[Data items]
==> flow/design.v (excerpt) <==
module AHB2CAN_top
(
	input logic HCLK, HRESETn, HWRITE, HSEL,
	input logic [31:0] HADDR, HWDATA,
	input logic [1:0] HTRANS,
	input logic [2:0] HBURST, HSIZE,
	output logic [31:0] HRDATA,
	output logic HRESP, HREADYOUT,
	input logic rx_data,
	output logic tx_data
);
For scale: roughly 6700 cells after synthesis, roughly 750 flip-flops, roughly 0.043 mm² of cells after synthesis.
clock: 7.31 ns
lec_check: 0
abc_area: 1
cap_margin: 20
cell_pad_in_sites_global_placement: 2
core_margin: 2
core_utilization: 19
cts_cluster_size: 44
gpl_routability_driven: 1
setup_slack_margin: -0.6
slew_margin: 15
tns_end_percent: 75
run.sh (not shown) runs the stock make flow with config.mk's settings and CLKGATE_MAP_FILE=.
Change:
ABC_AREA = unset   (was 1)
CELL_PAD_IN_SITES_GLOBAL_PLACEMENT = unset   (was 2)
CORE_UTILIZATION = 10   (was 19)
CTS_CLUSTER_SIZE = unset   (was 44)
GPL_ROUTABILITY_DRIVEN = unset   (was 1)
SETUP_SLACK_MARGIN = unset   (was -0.6)
SLEW_MARGIN = 20   (was 15)
TNS_END_PERCENT = unset   (was 75)
clock period = 15.3 ns   (was 7.31 ns; I/O delays follow)
After rerunning: Non-clock buffer count decreases by 68. Power falls by well over a third. Clock skew went up by 0.033 ns.

* * *

## job 891
Starting RTL as in the previous note.
clock: 4.94 ns
lec_check: 0
cap_margin: 5
cell_pad_in_sites_detail_placement: 0
cell_pad_in_sites_global_placement: 0
core_margin: 2
core_utilization: 72
cts_cluster_diameter: 38
cts_cluster_size: 86
max_routing_layer: met4
place_density: 0.37
setup_slack_margin: 1.41
slew_margin: 20
The inputs of job 1700 differ from those of job 891 as listed below.
Settings: clearing PLACE_DENSITY, which used to be 0.37; clearing CELL_PAD_IN_SITES_GLOBAL_PLACEMENT, which used to be 0; putting PLACE_DENSITY_LB_ADDON at 0.29 where nothing was set; swapping 5 for 20 in CAP_MARGIN; swapping 38 for 100 in CTS_CLUSTER_DIAMETER; swapping 1.41 for 0.69 in SETUP_SLACK_MARGIN; swapping 86 for 14 in CTS_CLUSTER_SIZE; clearing MAX_ROUTING_LAYER, which used to be met4; clearing CELL_PAD_IN_SITES_DETAIL_PLACEMENT, which used to be 0.
Results
In job 1700 the implementation completed, yet the final layout does not meet the checks, the culprit being setup timing. Area occupied by registers across job 1700 and job 891: no real change. Relative to job 891, sequential share of layout area increased by 4.3 points in job 1700. Going from job 891 to job 1700, non-clock buffer contribution to total cell area shows a reduction of 1.8 points; overall power consumption shows a reduction of 3.1 mW. Tally of non-filler cells in the final layout: job 1700 and job 891 compared, lower one is job 1700. When job 1700 is set beside job 891, its global routing usage on met1 turns out to be 7.0 points smaller. The setup slack of job 1700 is smaller than that of job 891. The initial antenna violation count in job 1700 was lower than what job 891 gave. Between job 1700 and job 891, the area growth from synthesis to layout is lower for job 1700. Layout buffer count excluding clock buffers (job 891 / job 1700): 1.5. Core utilization: job 1700 lower than job 891.
Input changes introduced in job 144 (baseline for comparison: job 1700):
Settings: CORE_UTILIZATION now 70, was 72; PLACE_DENSITY_LB_ADDON no longer set, was 0.29; CTS_CLUSTER_SIZE no longer set, was 14.
Results
- Summary of job 144 and job 1700: one run falls short of a clean finish, namely job 1700.
- Of the two values seen for top layer reached by signal wires, met4 was produced by job 1700 and met5 by job 144.
- Total power: job 144 above job 1700
- Total CTS buffers was lower in the run labelled job 1700.
- First-pass GRT wire length on job 144 is ahead of job 1700.
- Taking job 1700 as the reference point, the clock skew after layout of job 144 falls by 0.0047 ns.
- Delta(number of endpoints failing setup at the final stage, job 144 - job 1700) < 0
For job 1385, these inputs were changed with respect to job 144:
Settings: clearing SETUP_SLACK_MARGIN, which used to be 0.69; clearing CTS_CLUSTER_DIAMETER, which used to be 100; swapping 70 for 40 in CORE_UTILIZATION; swapping 4.94 for 8.89 in the clock period (ns, I/O delays scaled along).
Measured against each other, job 1385 and job 144 differ in worst slack at placement, the higher figure coming from job 1385. In terms of footprint of the flip-flops and latches, job 144 and job 1385 differ only marginally. Between job 144 and job 1385, the fraction of power consumed by combinational cells does not differ in any meaningful way.
Modified inputs, job 4988 compared to job 1385
Settings: SETUP_SLACK_MARGIN: unset -> 0.72; PLACE_DENSITY: unset -> 0.66; CORE_UTILIZATION: 40 -> 72; the clock period (ns, I/O delays scaled along): 8.89 -> 4.95.
--- outcome ---
Count of vias placed by the detailed router for job 4988 is higher than for job 1385.
Wire length of the first global-routing pass for job 4988: 0.91% down relative to job 1385
On largest voltage drop on the vdd net, job 4988 does worse than job 1385.
sky130_fd_sc_hd__clkdlybuf4s50_1 as the cell at the slowest stage of the critical path was reported by job 1385, and sky130_fd_sc_hd__dfxtp_2 by job 4988.
Routed wire in job 4988 totals less than in job 1385.
Here is what was changed in the inputs of job 8647 compared with job 4988.
Settings: swapping 72 for 40 in CORE_UTILIZATION; clearing PLACE_DENSITY, which used to be 0.66; clearing SETUP_SLACK_MARGIN, which used to be 0.72; swapping 4.95 for 5.11 in the clock period (ns, I/O delays scaled along).
Findings:
Job 8647 | stages: all done | timing, DRC, antenna: all pass
Job 8647 has TritonCTS buffer count above what job 4988 had.
Setup WNS job 4988 -> job 8647: worse
Going from job 4988 to job 8647, the hold slack was found to have gone down by 0.016 ns.
In the reports for job 8647 and job 4988, the smaller total die area belongs to job 4988.
On total power, the lower figure sits with job 4988, not job 8647.
Internal portion of total power | job 8647 above job 4988
Summary: with job 4988 as the reference, cell area in job 8647 moved up slightly.
Job 8647 drops fewer vias than job 4988.

* * *

== alpha ==
AHB2CAN_top again, from the RTL that the note above started with.
Design AHB2CAN_top, start of the top module:
module AHB2CAN_top
(
	input logic HCLK, HRESETn, HWRITE, HSEL,
	input logic [31:0] HADDR, HWDATA,
	input logic [1:0] HTRANS,
	input logic [2:0] HBURST, HSIZE,
	output logic [31:0] HRDATA,
	output logic HRESP, HREADYOUT,
	input logic rx_data,
	output logic tx_data
);
clock: 8.89 ns
lec_check: 0
cap_margin: 20
core_margin: 2
core_utilization: 72
slew_margin: 20
alpha went all the way through synthesis, placement and routing and the layout is clean on timing, DRC and antenna.
What beta does differently from alpha at the input level:
- a change of CORE_UTILIZATION from 72 to 61
- a change of the clock period (ns, I/O delays scaled along) from 8.89 to 4.95
[summary]
Summary of beta over alpha: number of tap instances rose 87; relative slew slack about even; remaining antenna violation count about even.
Timing, DRC, antenna: 0 failures across alpha and beta
diff inputs: beta => gamma
- an added SETUP_SLACK_MARGIN of -0.07
- a change of CORE_UTILIZATION from 61 to 40
- a change of the clock period (ns, I/O delays scaled along) from 4.95 to 8.89
Findings:
Looking at first-iteration DRC count, gamma sits above beta.
Status: fraction of power consumed by combinational cells parity (beta, gamma)
Taking beta as the reference, in gamma count of placed standard cells in the final layout, fillers left out increased about 10%; part of the total power dissipated in the clock network climbed 1.8 points.
Summary: with beta as the reference, post-layout total power in gamma moved down by more than a quarter.
Changes observed in gamma relative to beta: post-route worst setup slack picked up an extra 670 ps; met3 routed wirelength saw an increase.
Compared with beta, gamma degrades total wire length.
Length in cells of the worst reg-to-reg path ends up lower on beta.
Modified inputs, delta compared to gamma
- CORE_UTILIZATION changed from 40 to 61
- SETUP_SLACK_MARGIN removed (was -0.07)
- the clock period (ns, I/O delays scaled along) changed from 8.89 to 4.94
==> results <==
delta: post-cts resize count higher than gamma
met2 demand-to-capacity share in global routing was higher in delta than in gamma.
Comparing delta and gamma, routing usage on met3 is lower on gamma.
Changes observed in delta relative to gamma: switching power total went up by about 70%, wire length went down by about 4%, final core utilization went up by 24 points.
diff inputs: delta => epsilon
- changing CORE_UTILIZATION from 61 to 40
- changing the clock period (ns, I/O delays scaled along) from 4.94 to 10.0
Findings:
Taking delta as the reference point, the width of the die of epsilon rises by about 23%.
Relative area change from synthesis to final layout ended up 0.62 points higher on epsilon than on delta.
Reported for delta and epsilon, total overflow reported by the global router turned out identical to the last digit.
epsilon vs delta — sequential power dropped by more than half
For cell count after placement, dividing the value from epsilon by the value from delta gives 1.10.
epsilon: total global routing track utilization is 10 points lower than what delta reported.
Total power: epsilon below delta
Of epsilon and delta, it is epsilon that has the higher initial antenna violation count.
delta and epsilon ended up with nearly the same clock transition time at the flip-flop clock pins of the worst setup and hold paths.
Number of inserted filler cells in the final layout sits higher in epsilon than in delta.
Power is estimated from default activity; no workload was simulated.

What the exercise asks: Your answer should consist of the lines from the line with "alpha went all" to the line with "- CORE_UTILIZATION changed from 40 to 61" above, repeated exactly, both ends included.

Task answer:
alpha went all the way through synthesis, placement and routing and the layout is clean on timing, DRC and antenna.
What beta does differently from alpha at the input level:
- a change of CORE_UTILIZATION from 72 to 61
- a change of the clock period (ns, I/O delays scaled along) from 8.89 to 4.95
[summary]
Summary of beta over alpha: number of tap instances rose 87; relative slew slack about even; remaining antenna violation count about even.
Timing, DRC, antenna: 0 failures across alpha and beta
diff inputs: beta => gamma
- an added SETUP_SLACK_MARGIN of -0.07
- a change of CORE_UTILIZATION from 61 to 40
- a change of the clock period (ns, I/O delays scaled along) from 4.95 to 8.89
Findings:
Looking at first-iteration DRC count, gamma sits above beta.
Status: fraction of power consumed by combinational cells parity (beta, gamma)
Taking beta as the reference, in gamma count of placed standard cells in the final layout, fillers left out increased about 10%; part of the total power dissipated in the clock network climbed 1.8 points.
Summary: with beta as the reference, post-layout total power in gamma moved down by more than a quarter.
Changes observed in gamma relative to beta: post-route worst setup slack picked up an extra 670 ps; met3 routed wirelength saw an increase.
Compared with beta, gamma degrades total wire length.
Length in cells of the worst reg-to-reg path ends up lower on beta.
Modified inputs, delta compared to gamma
- CORE_UTILIZATION changed from 40 to 61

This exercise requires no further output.